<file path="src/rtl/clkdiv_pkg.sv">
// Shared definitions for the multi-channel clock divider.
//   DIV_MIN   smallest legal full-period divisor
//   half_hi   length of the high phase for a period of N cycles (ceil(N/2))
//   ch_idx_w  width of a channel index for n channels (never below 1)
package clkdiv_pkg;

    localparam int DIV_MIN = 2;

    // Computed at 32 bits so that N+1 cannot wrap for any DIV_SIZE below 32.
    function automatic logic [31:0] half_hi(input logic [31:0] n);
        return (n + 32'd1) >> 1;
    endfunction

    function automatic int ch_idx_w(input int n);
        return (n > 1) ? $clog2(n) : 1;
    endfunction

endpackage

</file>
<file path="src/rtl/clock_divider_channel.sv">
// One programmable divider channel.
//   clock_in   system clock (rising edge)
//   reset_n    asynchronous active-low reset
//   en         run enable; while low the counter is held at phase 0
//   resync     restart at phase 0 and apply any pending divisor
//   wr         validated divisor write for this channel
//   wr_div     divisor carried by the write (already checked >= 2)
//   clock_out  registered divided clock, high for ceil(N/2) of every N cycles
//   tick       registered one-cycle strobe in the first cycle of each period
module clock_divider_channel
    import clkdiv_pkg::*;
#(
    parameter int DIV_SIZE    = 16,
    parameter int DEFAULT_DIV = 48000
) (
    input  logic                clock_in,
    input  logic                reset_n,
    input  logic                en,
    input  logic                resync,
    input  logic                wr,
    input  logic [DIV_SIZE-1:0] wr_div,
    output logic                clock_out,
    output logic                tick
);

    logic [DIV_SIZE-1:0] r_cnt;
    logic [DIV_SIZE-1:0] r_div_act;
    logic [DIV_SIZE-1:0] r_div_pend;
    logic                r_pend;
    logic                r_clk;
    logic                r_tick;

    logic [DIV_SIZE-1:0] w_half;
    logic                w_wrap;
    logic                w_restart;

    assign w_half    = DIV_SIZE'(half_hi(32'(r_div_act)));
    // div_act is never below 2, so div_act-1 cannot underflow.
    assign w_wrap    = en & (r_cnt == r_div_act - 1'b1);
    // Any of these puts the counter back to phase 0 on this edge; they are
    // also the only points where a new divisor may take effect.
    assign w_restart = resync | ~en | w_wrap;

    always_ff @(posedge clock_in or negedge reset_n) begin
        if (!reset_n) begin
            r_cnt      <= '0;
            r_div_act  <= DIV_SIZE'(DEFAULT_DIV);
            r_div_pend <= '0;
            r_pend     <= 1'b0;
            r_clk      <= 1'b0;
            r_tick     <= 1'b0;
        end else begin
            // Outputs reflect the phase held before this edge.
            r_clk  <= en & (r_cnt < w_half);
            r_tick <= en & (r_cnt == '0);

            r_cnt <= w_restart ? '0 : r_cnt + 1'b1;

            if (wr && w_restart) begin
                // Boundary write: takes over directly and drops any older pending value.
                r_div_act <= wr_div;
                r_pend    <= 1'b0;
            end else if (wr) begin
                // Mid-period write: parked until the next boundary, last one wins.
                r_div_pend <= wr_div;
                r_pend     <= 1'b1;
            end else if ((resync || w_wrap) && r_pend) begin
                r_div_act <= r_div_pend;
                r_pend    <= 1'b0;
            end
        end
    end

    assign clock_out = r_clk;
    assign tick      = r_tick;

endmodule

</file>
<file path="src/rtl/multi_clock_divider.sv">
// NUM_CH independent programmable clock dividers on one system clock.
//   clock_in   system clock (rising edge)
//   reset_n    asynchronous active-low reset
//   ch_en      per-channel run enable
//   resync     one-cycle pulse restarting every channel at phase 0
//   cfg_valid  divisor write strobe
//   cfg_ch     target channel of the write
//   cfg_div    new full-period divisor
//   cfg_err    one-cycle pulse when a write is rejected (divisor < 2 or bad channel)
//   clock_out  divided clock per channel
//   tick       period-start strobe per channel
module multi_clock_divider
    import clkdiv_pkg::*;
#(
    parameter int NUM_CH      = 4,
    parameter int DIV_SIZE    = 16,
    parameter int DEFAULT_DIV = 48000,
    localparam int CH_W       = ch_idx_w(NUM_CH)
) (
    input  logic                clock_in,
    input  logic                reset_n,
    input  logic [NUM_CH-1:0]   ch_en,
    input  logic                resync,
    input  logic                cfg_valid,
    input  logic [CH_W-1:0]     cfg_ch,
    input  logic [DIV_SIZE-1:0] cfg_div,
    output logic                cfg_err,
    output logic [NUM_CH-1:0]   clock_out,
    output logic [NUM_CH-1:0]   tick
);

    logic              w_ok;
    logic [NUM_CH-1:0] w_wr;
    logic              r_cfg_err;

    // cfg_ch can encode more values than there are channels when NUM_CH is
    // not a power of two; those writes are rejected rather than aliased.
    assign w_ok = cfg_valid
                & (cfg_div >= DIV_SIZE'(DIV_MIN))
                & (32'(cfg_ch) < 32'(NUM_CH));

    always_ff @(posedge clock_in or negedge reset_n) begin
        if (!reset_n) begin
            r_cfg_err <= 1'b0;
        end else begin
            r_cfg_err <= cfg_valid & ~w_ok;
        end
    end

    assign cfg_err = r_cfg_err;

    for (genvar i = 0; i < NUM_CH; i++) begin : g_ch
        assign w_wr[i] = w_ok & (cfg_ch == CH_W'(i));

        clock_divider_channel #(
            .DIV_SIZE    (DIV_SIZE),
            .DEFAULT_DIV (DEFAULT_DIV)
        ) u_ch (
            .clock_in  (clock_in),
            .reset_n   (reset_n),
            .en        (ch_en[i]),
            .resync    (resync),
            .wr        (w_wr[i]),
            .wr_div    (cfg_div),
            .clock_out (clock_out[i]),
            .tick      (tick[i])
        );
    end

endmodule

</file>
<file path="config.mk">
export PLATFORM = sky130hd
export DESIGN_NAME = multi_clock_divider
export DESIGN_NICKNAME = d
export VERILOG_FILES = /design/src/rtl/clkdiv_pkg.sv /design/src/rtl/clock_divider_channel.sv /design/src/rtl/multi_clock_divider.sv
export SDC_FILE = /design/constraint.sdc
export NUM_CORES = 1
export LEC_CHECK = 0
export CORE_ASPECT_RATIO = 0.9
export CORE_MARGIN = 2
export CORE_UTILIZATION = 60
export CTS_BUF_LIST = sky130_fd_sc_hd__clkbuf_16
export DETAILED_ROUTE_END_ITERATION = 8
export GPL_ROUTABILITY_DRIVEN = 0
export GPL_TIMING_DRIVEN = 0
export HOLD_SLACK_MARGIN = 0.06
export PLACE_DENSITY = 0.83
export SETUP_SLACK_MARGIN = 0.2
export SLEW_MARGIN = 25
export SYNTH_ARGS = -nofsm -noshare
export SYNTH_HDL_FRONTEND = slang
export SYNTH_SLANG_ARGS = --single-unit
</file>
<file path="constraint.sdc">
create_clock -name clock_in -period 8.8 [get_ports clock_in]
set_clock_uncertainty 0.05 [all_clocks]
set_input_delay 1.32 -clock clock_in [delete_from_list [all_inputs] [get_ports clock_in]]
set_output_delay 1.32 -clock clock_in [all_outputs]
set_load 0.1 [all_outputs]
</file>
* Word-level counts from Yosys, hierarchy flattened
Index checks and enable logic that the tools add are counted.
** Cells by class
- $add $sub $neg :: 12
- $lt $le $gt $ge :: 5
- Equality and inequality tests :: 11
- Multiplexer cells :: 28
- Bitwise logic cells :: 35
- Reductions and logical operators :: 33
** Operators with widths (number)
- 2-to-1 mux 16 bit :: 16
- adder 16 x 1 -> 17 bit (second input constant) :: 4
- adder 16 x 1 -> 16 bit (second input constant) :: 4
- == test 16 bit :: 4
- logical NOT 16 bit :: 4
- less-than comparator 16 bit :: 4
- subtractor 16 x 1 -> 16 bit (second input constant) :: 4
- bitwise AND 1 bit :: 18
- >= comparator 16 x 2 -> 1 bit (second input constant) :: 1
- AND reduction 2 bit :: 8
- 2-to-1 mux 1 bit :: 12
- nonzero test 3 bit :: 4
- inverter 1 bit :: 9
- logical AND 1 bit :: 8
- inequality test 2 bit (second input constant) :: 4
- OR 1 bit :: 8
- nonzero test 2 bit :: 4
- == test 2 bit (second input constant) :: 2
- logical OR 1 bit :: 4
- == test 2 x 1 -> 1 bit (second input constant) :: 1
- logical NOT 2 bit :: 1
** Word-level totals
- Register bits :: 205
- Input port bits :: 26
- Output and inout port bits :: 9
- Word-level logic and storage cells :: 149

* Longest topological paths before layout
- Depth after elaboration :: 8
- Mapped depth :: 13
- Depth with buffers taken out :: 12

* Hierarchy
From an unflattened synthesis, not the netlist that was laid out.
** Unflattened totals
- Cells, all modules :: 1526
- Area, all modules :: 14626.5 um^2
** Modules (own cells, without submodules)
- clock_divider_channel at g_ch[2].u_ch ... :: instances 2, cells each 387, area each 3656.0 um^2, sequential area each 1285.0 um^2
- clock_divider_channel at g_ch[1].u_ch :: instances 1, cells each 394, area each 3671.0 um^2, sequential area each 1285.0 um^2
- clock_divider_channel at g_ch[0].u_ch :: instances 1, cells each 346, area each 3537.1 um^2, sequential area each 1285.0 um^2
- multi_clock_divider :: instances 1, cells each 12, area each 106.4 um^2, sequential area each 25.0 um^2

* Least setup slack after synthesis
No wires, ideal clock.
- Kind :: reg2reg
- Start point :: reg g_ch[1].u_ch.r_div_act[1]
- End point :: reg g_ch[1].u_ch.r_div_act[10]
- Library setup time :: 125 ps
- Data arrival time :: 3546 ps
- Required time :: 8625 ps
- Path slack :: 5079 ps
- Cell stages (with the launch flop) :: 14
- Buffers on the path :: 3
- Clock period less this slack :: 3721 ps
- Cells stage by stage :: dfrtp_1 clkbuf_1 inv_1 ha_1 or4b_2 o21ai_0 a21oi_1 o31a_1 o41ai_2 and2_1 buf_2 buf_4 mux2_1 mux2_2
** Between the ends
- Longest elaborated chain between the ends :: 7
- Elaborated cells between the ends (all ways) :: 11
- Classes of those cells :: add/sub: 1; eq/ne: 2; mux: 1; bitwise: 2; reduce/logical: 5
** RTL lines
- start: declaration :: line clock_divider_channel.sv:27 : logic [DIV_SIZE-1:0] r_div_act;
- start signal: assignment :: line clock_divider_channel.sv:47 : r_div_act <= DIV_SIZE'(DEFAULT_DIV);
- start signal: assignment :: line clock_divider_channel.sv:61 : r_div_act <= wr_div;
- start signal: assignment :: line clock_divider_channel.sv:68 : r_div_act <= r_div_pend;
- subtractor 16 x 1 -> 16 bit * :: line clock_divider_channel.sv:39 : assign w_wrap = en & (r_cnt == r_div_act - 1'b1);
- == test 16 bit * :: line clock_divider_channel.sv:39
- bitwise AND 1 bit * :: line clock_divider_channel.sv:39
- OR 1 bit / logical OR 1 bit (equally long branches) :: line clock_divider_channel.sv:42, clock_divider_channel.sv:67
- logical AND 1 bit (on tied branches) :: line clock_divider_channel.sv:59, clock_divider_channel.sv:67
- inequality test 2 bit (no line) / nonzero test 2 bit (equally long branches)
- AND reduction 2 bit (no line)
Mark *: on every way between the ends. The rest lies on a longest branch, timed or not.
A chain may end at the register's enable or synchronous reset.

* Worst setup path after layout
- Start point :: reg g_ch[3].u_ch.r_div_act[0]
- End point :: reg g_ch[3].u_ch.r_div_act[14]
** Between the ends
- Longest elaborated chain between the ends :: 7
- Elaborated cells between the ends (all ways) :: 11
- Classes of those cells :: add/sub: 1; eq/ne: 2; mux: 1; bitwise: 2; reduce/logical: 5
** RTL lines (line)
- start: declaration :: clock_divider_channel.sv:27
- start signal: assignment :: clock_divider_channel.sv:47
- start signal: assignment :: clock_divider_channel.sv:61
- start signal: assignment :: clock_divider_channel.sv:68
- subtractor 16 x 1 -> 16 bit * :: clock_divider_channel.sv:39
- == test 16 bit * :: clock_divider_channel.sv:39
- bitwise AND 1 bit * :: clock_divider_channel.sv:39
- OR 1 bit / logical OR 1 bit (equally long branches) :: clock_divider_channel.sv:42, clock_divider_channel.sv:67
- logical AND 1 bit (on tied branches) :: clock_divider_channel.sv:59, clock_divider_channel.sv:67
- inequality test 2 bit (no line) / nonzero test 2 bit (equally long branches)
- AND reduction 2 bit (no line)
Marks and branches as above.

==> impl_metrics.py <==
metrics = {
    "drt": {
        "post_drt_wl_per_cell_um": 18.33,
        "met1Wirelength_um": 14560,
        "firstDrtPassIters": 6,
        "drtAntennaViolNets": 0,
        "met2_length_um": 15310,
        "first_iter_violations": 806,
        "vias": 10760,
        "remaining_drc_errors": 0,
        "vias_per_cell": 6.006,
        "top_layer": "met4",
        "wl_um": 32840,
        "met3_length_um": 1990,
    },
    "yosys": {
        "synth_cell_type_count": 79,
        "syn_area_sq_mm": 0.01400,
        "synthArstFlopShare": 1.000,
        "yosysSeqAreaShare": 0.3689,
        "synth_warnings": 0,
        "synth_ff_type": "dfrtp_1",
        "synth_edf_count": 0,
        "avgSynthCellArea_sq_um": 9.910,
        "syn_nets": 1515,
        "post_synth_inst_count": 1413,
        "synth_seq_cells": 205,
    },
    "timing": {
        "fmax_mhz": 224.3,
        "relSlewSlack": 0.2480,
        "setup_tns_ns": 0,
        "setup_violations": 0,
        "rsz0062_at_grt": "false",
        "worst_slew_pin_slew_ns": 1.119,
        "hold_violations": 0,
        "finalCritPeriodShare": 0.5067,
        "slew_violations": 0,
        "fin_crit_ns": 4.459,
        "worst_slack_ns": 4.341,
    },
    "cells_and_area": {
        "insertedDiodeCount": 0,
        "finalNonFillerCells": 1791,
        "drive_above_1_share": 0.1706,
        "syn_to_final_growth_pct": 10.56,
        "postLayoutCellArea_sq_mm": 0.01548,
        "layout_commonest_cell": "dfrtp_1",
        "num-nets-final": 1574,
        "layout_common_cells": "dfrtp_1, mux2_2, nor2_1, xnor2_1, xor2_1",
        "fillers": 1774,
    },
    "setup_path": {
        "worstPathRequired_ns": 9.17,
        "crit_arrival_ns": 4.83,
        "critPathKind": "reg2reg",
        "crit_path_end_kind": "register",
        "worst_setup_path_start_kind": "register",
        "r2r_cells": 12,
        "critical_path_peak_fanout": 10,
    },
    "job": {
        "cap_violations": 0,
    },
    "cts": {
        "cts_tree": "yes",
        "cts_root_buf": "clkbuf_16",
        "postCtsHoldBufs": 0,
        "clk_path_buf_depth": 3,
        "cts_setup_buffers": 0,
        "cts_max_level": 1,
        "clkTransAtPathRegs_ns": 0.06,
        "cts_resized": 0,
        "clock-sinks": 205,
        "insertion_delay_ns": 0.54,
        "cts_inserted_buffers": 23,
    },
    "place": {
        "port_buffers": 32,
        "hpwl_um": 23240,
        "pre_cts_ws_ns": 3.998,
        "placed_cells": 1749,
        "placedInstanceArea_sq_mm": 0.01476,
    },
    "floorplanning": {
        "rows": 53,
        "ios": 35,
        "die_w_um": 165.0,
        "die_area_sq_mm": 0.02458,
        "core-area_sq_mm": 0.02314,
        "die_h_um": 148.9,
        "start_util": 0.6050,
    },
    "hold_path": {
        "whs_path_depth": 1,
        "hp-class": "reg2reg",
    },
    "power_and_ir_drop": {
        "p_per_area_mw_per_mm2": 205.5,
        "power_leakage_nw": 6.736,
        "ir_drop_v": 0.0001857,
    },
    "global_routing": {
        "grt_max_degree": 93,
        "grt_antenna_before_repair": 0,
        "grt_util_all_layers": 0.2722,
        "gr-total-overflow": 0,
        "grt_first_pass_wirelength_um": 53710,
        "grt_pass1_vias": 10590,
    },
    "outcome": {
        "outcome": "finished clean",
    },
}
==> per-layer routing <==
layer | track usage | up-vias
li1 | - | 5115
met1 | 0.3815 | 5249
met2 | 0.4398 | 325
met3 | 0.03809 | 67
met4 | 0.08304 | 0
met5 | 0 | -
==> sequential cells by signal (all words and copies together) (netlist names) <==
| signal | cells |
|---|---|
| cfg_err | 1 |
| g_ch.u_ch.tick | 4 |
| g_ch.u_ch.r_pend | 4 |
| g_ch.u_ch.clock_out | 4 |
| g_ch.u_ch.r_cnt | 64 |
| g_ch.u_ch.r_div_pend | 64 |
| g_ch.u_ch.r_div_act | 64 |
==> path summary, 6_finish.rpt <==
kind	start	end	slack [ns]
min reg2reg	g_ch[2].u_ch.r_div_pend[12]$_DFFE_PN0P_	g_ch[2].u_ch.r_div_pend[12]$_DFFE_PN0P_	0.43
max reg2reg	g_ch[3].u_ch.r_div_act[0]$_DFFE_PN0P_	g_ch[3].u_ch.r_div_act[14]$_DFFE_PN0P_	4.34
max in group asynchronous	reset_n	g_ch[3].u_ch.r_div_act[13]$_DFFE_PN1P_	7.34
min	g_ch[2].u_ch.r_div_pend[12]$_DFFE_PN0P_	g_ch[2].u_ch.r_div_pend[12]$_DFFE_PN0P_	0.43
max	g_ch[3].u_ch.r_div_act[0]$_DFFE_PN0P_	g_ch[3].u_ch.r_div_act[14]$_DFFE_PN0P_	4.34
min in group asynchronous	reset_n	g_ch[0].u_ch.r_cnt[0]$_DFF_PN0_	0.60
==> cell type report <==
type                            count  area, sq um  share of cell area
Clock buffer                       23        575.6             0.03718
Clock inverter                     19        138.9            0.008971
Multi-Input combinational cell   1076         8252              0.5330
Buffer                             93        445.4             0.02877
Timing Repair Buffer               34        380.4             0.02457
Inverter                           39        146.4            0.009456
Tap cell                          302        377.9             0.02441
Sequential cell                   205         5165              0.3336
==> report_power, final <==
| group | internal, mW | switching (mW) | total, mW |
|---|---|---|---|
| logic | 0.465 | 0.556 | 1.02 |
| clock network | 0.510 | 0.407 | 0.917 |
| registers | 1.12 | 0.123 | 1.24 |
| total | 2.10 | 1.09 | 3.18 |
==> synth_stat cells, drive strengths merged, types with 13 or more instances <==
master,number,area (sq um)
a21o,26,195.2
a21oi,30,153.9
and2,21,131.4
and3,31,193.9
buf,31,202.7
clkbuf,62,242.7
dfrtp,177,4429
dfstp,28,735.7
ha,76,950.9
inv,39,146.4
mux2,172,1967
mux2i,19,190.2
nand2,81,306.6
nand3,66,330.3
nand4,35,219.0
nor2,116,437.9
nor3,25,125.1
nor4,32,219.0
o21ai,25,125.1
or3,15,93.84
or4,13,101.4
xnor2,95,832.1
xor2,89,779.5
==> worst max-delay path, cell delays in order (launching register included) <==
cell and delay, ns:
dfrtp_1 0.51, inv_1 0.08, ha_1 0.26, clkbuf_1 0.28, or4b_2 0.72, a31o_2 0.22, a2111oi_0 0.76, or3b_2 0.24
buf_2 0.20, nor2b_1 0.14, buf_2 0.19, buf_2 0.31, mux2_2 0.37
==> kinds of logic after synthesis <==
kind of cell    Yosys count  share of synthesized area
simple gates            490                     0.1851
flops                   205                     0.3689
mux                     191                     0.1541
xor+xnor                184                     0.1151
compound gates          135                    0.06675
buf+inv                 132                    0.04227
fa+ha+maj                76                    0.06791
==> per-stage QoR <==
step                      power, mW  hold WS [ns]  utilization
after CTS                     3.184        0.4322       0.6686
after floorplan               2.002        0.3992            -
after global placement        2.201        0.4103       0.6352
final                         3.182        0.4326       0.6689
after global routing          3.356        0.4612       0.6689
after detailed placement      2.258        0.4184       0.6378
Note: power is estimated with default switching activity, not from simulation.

____

TASK DIRECTIONS | Would you retype exactly the lines above, from the line with "logic [NUM_CH-1:0] w_wr;" to the line with "set_clock_uncertainty 0.05 [all_clocks]", with both end lines kept and nothing more?

PROBLEM SOLUTION |
    logic [NUM_CH-1:0] w_wr;
    logic              r_cfg_err;

    // cfg_ch can encode more values than there are channels when NUM_CH is
    // not a power of two; those writes are rejected rather than aliased.
    assign w_ok = cfg_valid
                & (cfg_div >= DIV_SIZE'(DIV_MIN))
                & (32'(cfg_ch) < 32'(NUM_CH));

    always_ff @(posedge clock_in or negedge reset_n) begin
        if (!reset_n) begin
            r_cfg_err <= 1'b0;
        end else begin
            r_cfg_err <= cfg_valid & ~w_ok;
        end
    end

    assign cfg_err = r_cfg_err;

    for (genvar i = 0; i < NUM_CH; i++) begin : g_ch
        assign w_wr[i] = w_ok & (cfg_ch == CH_W'(i));

        clock_divider_channel #(
            .DIV_SIZE    (DIV_SIZE),
            .DEFAULT_DIV (DEFAULT_DIV)
        ) u_ch (
            .clock_in  (clock_in),
            .reset_n   (reset_n),
            .en        (ch_en[i]),
            .resync    (resync),
            .wr        (w_wr[i]),
            .wr_div    (cfg_div),
            .clock_out (clock_out[i]),
            .tick      (tick[i])
        );
    end

endmodule

</file>
<file path="config.mk">
export PLATFORM = sky130hd
export DESIGN_NAME = multi_clock_divider
export DESIGN_NICKNAME = d
export VERILOG_FILES = /design/src/rtl/clkdiv_pkg.sv /design/src/rtl/clock_divider_channel.sv /design/src/rtl/multi_clock_divider.sv
export SDC_FILE = /design/constraint.sdc
export NUM_CORES = 1
export LEC_CHECK = 0
export CORE_ASPECT_RATIO = 0.9
export CORE_MARGIN = 2
export CORE_UTILIZATION = 60
export CTS_BUF_LIST = sky130_fd_sc_hd__clkbuf_16
export DETAILED_ROUTE_END_ITERATION = 8
export GPL_ROUTABILITY_DRIVEN = 0
export GPL_TIMING_DRIVEN = 0
export HOLD_SLACK_MARGIN = 0.06
export PLACE_DENSITY = 0.83
export SETUP_SLACK_MARGIN = 0.2
export SLEW_MARGIN = 25
export SYNTH_ARGS = -nofsm -noshare
export SYNTH_HDL_FRONTEND = slang
export SYNTH_SLANG_ARGS = --single-unit
</file>
<file path="constraint.sdc">
create_clock -name clock_in -period 8.8 [get_ports clock_in]
set_clock_uncertainty 0.05 [all_clocks]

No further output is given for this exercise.